This book is so tedious I almost can’t be bothered. The Midnight Library follows Nora Seed, an Englishwoman with a rather nondescript life who’s fallen on hard times, both emotionally and financially. After a particularly rough day, she decides she would rather no longer be alive. She comes to in some sort of (god, this is annoying) celestial library, staffed by her favorite school librarian. Nora is told that she has been granted the opportunity to explore other possible lives, lives where she made different choices, dated different people, pursued different careers, etc.
What follows is a series of episodes wherein Nora inhabits different versions of herself.
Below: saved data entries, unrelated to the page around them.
From an optimization exercise on the open Yosys and OpenROAD flow, aimed at small area and a short achievable clock period; shortcuts taken in it are not production practice.
RTL that was checked went through simulation tests only; none was proved equivalent to the original.
No driver is modelled on the clock port, so clock power and skew are understated where the tree is cut down; a real chip needs a root buffer or a tree.
Power and IR drop assume default switching activity.

## run Y
// alu_top
module alu_top (
    input             iClk,
    input      [31:0] iDataA,
    input      [31:0] iDataB,
    input      [3:0]  iAluOp,
    output reg [31:0] oData,
    output reg        oZero
  );
clock: 15.0 ns
lec_check: 0
cap_margin: 20
core_margin: 2
core_utilization: 40
slew_margin: 20
standard.sh (not shown) runs the stock make flow with config.mk's settings and CLKGATE_MAP_FILE= SYNTH_SCRIPT=/design/flow/synth_recipe.tcl, a recipe that flattens the netlist after the stock synthesis.
==> flow/flow/run.sh <==
#!/bin/bash
# Own layout flow: the standard ORFS flow (standard.sh) with these changes:
#  - Yosys's final ABC mapping uses flow/map.abc (delay-targeted map with area
#    recovery) instead of ORFS's abc_speed script;
#  - ports are buffered with buf_1 instead of the default buffer cell;
#  - repair_timing aims for extra setup slack (SETUP_SLACK_MARGIN), with the
#    margins in flow/params.sh: one up to CTS, one for the repair after global
#    routing (which works on the worst path only, or is skipped);
#  - the clock is distributed by flow/own_cts.tcl (run as the CTS step's
#    PRE_CTS_TCL hook) instead of TritonCTS: four clkbuf_16, each driving a
#    quarter of the flip-flops, so every flip-flop sees one buffer stage.
# Everything else (synthesis script, register names, SDC, clock period, PDN,
# tap cells, placement, routing) is the standard flow. The make output goes to
# flow_make_*.log; ORFS writes each tool's own log under orfs/logs/.
set -euo pipefail
HERE=$(pwd)
source "$HERE/flow/params.sh"
cat > "$HERE/own_synth.tcl" <<EOT
# Same synthesis as synth_recipe.tcl; only the script given to the final abc call differs.
proc abc {args} {
  set i [lsearch -exact \$args -script]
  if {\$i >= 0} { lset args [expr {\$i + 1}] $HERE/flow/map.abc }
  yosys abc {*}\$args
}
source $HERE/synth_recipe.tcl
EOT
COMMON=("SYNTH_SCRIPT=$HERE/own_synth.tcl"
  "BUFFER_PORTS_ARGS=-buffer_cell sky130_fd_sc_hd__buf_1"
  "PRE_CTS_TCL=$HERE/flow/own_cts.tcl")
bash standard.sh "${COMMON[@]}" "SETUP_SLACK_MARGIN=$MARGIN_CTS" cts > "$HERE/flow_make_cts.log" 2>&1
if [[ "$MARGIN_GRT" == skip ]]; then
  bash standard.sh "${COMMON[@]}" "SETUP_SLACK_MARGIN=$MARGIN_CTS" SKIP_INCREMENTAL_REPAIR=1 finish > "$HERE/flow_make_finish.log" 2>&1
else
  bash standard.sh "${COMMON[@]}" "SETUP_SLACK_MARGIN=$MARGIN_GRT" TNS_END_PERCENT=0 finish > "$HERE/flow_make_finish.log" 2>&1
fi
Other scripts of this flow, unchanged in this note and not shown: flow/flow/map.abc, flow/flow/own_cts.tcl, flow/flow/params.sh
No stage failed in run Y, and the final checks on the layout all came back clean.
In one, she went along with an old boyfriend’s plan to open up a pub in the English countryside. In another, she never quit competitive swimming and in yet another she never left the rock band she started with her brother. There are a lot more, but I’m getting tired already.
Each of these lives, of course, comes with drawbacks. Nora is supposed to pick a new life to fully inhabit, but there is always something that keeps her from committing to each alternative existence. One problem inherent to the set up is that Haig has Nora enter each life with no knowledge of what she’s heading into. That turns each of these episodes into an exercise in improv, where Nora has to pretend she recognizes the people around her and remembers the past events they refer to. All of which, you would think, would rather throw off this little experiment. How is Nora supposed to accurately assess her potential new life if she has to spend all of her time there just playing catch-up?
Anyway, after a bunch of these scenes Nora comes to learn blah blah blah, meaning of life, not about success, friends and family true wealth blah blah holy freaking blah how did this book become a hit?